# Recurrent Neural Networks

image.png
[From Gabriel Loye's 'A Beginner's Guide to Recurrent Neural Networks with Pytorch'](https://blog.floydhub.com/a-beginners-guide-on-recurrent-neural-networks-with-pytorch/)

Recurrent neural networks (RNNs) differ from your traditional multi-layer perceptron (MLP) in that they process inputs one at a time, and pass information from the previous inputs at each time step. Perhaps obviously, this makes RNNs well-suited to processing sequential data, such as language or audio.

As seen in the diagram above, the simplest RNN consists of a single hidden node (labeled here 'RNN Cell') which takes in new input and the previous time step's hidden state, and produces a new hidden state and an output for that timestep. The equation that produces this hidden state is:

$$h_{t}=\phi(w_{h}h_{t-1}+w_{i}i_{t})$$

Where $w_{h}$ and $w_{i}$ are learned weights, and $\phi$ is an activation function, such as tanh.

The output at each time step is produced from this hidden state based on another set of learned weights, $w_{o}$:
$$o_{t}=w_{o}h_{t}$$

The *recurrence* in this architecture refers to the fact that the RNN cell, which includes the learned weights and the activation function, does not differ between each time step. In other words, each new input and hidden state is fed back into the *same* RNN cell for the entire sequence.

# Long Short-Term Memory

# Character Prediction

To demonstrate the power of LSTMs in processing and understanding sequential data, we'll train and compare the performance of a feed-forward n-gram model and an LSTM on the task of text generation by character-level prediction. 

First, we need to import our dataset and reshape the data so that it can be fed into our models. We'll use the 20 Newsgroups dataset from SciKitLearn, which is a collection of about 20K news documents, each labeled as belonging to one of 20 topics. We'll remove unwanted characters, such as numbers and line returns, ensure that each sequence is the same length for batching, and then create an integer-to-character dictionary for later lookups.

In [None]:
from sklearn.datasets import fetch_20newsgroups
import re
import torch
from torch import nn
import numpy as np

#download list of newsgroups documents, without headers, footers, or comments
newsgroups = fetch_20newsgroups(subset='all', remove=('headers', 'footers', 'quotes')).data

cleaned_newsgroups = []
for doc in newsgroups:
    #split document into list of words and punctuation
    words = re.findall(r"[\w']+|[.,!?;]",doc)
    words = [str(w).lower() for w in words if re.fullmatch('[A-Za-z.,!?;]*',w) and not w.isupper() and not re.search('[0-9]', w)]

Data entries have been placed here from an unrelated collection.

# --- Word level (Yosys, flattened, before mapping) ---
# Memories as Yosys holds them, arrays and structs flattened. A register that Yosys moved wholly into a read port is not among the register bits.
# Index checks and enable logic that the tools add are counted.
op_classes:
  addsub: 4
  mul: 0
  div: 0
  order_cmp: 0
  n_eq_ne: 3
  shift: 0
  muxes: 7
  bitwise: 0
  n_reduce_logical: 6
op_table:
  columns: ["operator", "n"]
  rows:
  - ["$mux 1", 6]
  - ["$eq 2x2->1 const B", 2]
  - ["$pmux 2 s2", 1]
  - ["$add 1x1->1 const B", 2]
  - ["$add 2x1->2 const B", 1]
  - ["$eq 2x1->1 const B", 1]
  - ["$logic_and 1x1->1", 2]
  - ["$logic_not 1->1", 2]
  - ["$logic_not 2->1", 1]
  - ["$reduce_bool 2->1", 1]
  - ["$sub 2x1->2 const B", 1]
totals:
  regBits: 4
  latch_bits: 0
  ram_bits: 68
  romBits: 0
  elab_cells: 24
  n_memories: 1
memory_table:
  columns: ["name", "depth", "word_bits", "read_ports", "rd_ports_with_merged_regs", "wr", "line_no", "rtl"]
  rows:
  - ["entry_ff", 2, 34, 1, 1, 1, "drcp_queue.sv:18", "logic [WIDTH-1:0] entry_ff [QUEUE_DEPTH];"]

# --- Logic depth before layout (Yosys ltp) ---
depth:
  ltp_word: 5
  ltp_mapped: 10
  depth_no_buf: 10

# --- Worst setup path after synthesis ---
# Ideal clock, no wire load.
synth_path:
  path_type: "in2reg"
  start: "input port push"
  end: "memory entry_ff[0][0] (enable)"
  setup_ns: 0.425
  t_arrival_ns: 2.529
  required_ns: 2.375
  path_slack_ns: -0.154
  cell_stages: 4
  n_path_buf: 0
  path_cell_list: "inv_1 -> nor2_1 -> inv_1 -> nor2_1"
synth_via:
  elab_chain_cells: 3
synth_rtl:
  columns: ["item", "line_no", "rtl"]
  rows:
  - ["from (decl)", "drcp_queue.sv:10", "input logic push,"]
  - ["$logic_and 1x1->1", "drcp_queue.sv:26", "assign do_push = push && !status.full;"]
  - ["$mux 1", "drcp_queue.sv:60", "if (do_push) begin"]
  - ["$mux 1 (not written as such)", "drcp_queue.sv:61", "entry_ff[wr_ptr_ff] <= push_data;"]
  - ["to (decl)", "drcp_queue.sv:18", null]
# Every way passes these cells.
## config.mk

```make
export PLATFORM = sky130hd
export DESIGN_NAME = drcp_front
export DESIGN_NICKNAME = d
export VERILOG_FILES = /design/src/hw/rtl/drcp_pkg.sv /design/src/hw/rtl/drcp_front.sv
export SDC_FILE = /design/constraint.sdc
export NUM_CORES = 1
export LEC_CHECK = 0
export BUFFER_PORTS_ARGS = -buffer_cell sky130_fd_sc_hd__buf_2
export CAP_MARGIN = 40
export CORE_MARGIN = 3
export CORE_UTILIZATION = 48
export DETAILED_ROUTE_END_ITERATION = 10
export PLACE_DENSITY = 0.94
export SYNTH_ARGS = -nofsm -noshare
export SYNTH_HDL_FRONTEND = slang
export SYNTH_SLANG_ARGS = --single-unit
```

## constraint.sdc

```tcl
create_clock -name clock -period 3.5 [get_ports clock]
set_input_delay 0.175 -clock clock [delete_from_list [all_inputs] [get_ports clock]]
set_output_delay 0.175 -clock clock [all_outputs]
set_load 0.005 [all_outputs]
```

## src/hw/rtl/drcp_pkg.sv

```systemverilog
// Shared types and constants of the delta-rule choice block.
// Depends on nothing; imported by every module of the block.
`timescale 1ns / 1ps

package drcp_pkg;

   // Configuration register map
   localparam int CSR_IDX_W  = 2;
   localparam int CSR_DATA_W = 32;
   localparam logic [CSR_IDX_W-1:0] CSR_INIT_A   = 2'd0;
   localparam logic [CSR_IDX_W-1:0] CSR_INIT_B   = 2'd1;
   localparam logic [CSR_IDX_W-1:0] CSR_RATE     = 2'd2;
   localparam logic [CSR_IDX_W-1:0] CSR_INV_TEMP = 2'd3;

   localparam int FIELD_W = 32;  // reward and value ports, Q16.16
   localparam int RATE_W  = 17;  // Q1.16, one point zero is RATE_ONE
   localparam int TEMP_W  = 24;  // Q8.16
   localparam int PROB_W  = 16;  // Q0.16

   localparam logic [RATE_W-1:0] RATE_ONE       = 17'd65536;
   localparam logic [TEMP_W-1:0] INV_TEMP_RESET = 24'd65536;

   // Value difference is clamped to +-2^38 and carried in CLAMP_W bits
   localparam int CLAMP_W = 40;
   localparam int LOGIT_W = 48;

   // Piecewise-linear logistic knees on |x|, Q16.16
   localparam logic [LOGIT_W-1:0] KNEE_ONE  = 48'd65536;
   localparam logic [LOGIT_W-1:0] KNEE_TWO  = 48'd155648;
   localparam logic [LOGIT_W-1:0] KNEE_FIVE = 48'd327680;
   localparam logic [16:0] OFFSET_ONE   = 17'd32768;
   localparam logic [16:0] OFFSET_TWO   = 17'd40960;
   localparam logic [16:0] OFFSET_THREE = 17'd55296;
   localparam logic [16:0] PROB_UNITY   = 17'd65536;
   localparam logic [16:0] PROB_MAX     = 17'd65535;

   localparam int QUEUE_DEPTH = 2;
   localparam int QPTR_W      = $clog2(QUEUE_DEPTH);
   localparam int QCNT_W      = $clog2(QUEUE_DEPTH + 1);

   typedef struct packed {
      logic empty;
      logic full;
   } q_status_type;

   typedef enum logic [1:0] {
      BACK_IDLE,
      BACK_UPDATE,
      BACK_SCALE,
      BACK_EMIT
   } back_state_type;

   function automatic logic [PROB_W-1:0] logistic_q16(input logic signed [LOGIT_W-1:0] x);
      logic [LOGIT_W-1:0] ax;
      logic [16:0] y;
      ax = x[LOGIT_W-1] ? LOGIT_W'(-x) : LOGIT_W'(x);
      if (ax < KNEE_ONE) begin
         y = 17'(ax >> 2) + OFFSET_ONE;
      end else if (ax < KNEE_TWO) begin
         y = 17'(ax >> 3) + OFFSET_TWO;
      end else if (ax < KNEE_FIVE) begin
         y = 17'(ax >> 5) + OFFSET_THREE;
      end else begin
         y = PROB_UNITY;
      end
      if (x[LOGIT_W-1]) begin
         y = PROB_UNITY - y;
      end
      if (y > PROB_MAX) begin
         y = PROB_MAX;
      end
      return y[PROB_W-1:0];
   endfunction

endpackage

```

## src/hw/rtl/drcp_front.sv

```systemverilog
// Front end: configuration registers, request acceptance and classification.
// Depends on drcp_pkg; feeds drcp_queue.
`timescale 1ns / 1ps

module drcp_front #(
   parameter int VALUE_WIDTH = 32
) (
   input  logic                                  clock,
   input  logic                                  reset,
   input  logic                                  req_valid,
   output logic                                  req_stall,
   input  logic                                  req_first_trial,
   input  logic                                  req_chose_b,
   input  logic signed [drcp_pkg::FIELD_W-1:0]   req_reward_value,
   input  logic                                  csr_wr_en,
   input  logic [drcp_pkg::CSR_IDX_W-1:0]        csr_index,
   input  logic [drcp_pkg::CSR_DATA_W-1:0]       csr_wdata,
   input  drcp_pkg::q_status_type                q_status,
   output logic                                  q_push,
   output logic [VALUE_WIDTH+1:0]                q_push_data,
   output logic signed [VALUE_WIDTH-1:0]         init_a_sat,
   output logic signed [VALUE_WIDTH-1:0]         init_b_sat,
   output logic [drcp_pkg::RATE_W-1:0]           rate_eff,
   output logic signed [drcp_pkg::TEMP_W-1:0]    inv_temp
);
   import drcp_pkg::*;

   localparam logic signed [63:0] SAT_HI = (64'sd1 <<< (VALUE_WIDTH - 1)) - 64'sd1;
   localparam logic signed [63:0] SAT_LO = -SAT_HI - 64'sd1;

   logic signed [FIELD_W-1:0] init_a_ff, init_a_in;
   logic signed [FIELD_W-1:0] init_b_ff, init_b_in;
   logic [RATE_W-1:0]         rate_ff, rate_in;
   logic signed [TEMP_W-1:0]  temp_ff, temp_in;

   // Clamp a 32-bit word into the signed range of the stored values
   function automatic logic signed [VALUE_WIDTH-1:0] sat_word(input logic signed [31:0] x);
      logic signed [63:0] xw;
      xw = 64'(x);
      if (VALUE_WIDTH >= 32) begin
         return VALUE_WIDTH'(x);
      end else if (xw > SAT_HI) begin
         return VALUE_WIDTH'(SAT_HI);
      end else if (xw < SAT_LO) begin
         return VALUE_WIDTH'(SAT_LO);
      end
      return VALUE_WIDTH'(x);
   endfunction

   always_comb begin
      init_a_in = init_a_ff;
      init_b_in = init_b_ff;
      rate_in   = rate_ff;
      temp_in   = temp_ff;
      if (csr_wr_en) begin
         unique case (csr_index)
            CSR_INIT_A:   init_a_in = $signed(csr_wdata[FIELD_W-1:0]);
            CSR_INIT_B:   init_b_in = $signed(csr_wdata[FIELD_W-1:0]);
            CSR_RATE:     rate_in   = csr_wdata[RATE_W-1:0];
            CSR_INV_TEMP: temp_in   = $signed(csr_wdata[TEMP_W-1:0]);
            default:      rate_in   = rate_ff;
         endcase
      end
   end

   always_ff @(posedge clock) begin
      if (reset) begin
         init_a_ff <= '0;
         init_b_ff <= '0;
         rate_ff   <= '0;
         temp_ff   <= $signed(INV_TEMP_RESET);
      end else begin
         init_a_ff <= init_a_in;
         init_b_ff <= init_b_in;
         rate_ff   <= rate_in;
         temp_ff   <= temp_in;
      end
   end

   assign init_a_sat = sat_word(init_a_ff);
   assign init_b_sat = sat_word(init_b_ff);
   assign rate_eff   = (rate_ff > RATE_ONE) ? RATE_ONE : rate_ff;
   assign inv_temp   = temp_ff;

   // Hold the requester off only while the queue has no room
   assign req_stall   = q_status.full;
   assign q_push      = req_valid && !q_status.full;
   assign q_push_data = {req_first_trial, req_chose_b, sat_word(req_reward_value)};

endmodule

```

    #combine cleaned words and limit to first 100 characters
    chars = ' '.join(words)[:100]
    if len(chars) == 100:
        #add sequence to dataset and skip any that are less than 100 characters long
        cleaned_newsgroups.append(chars)

#create set of unique characters from dataset
lstm_vocab = set(''.join(cleaned_newsgroups))

#map characters to integers and vice versa
i2c = dict(enumerate(lstm_vocab))
c2i = {c:i for i,c in i2c.items()}


#N-gram Code
We'll start by creating and training our somewhat naive n-gram model. Here the model will be able to see the previous n characters in order to predict the next character. We will split each of our sequences into inputs and targets with a moving window.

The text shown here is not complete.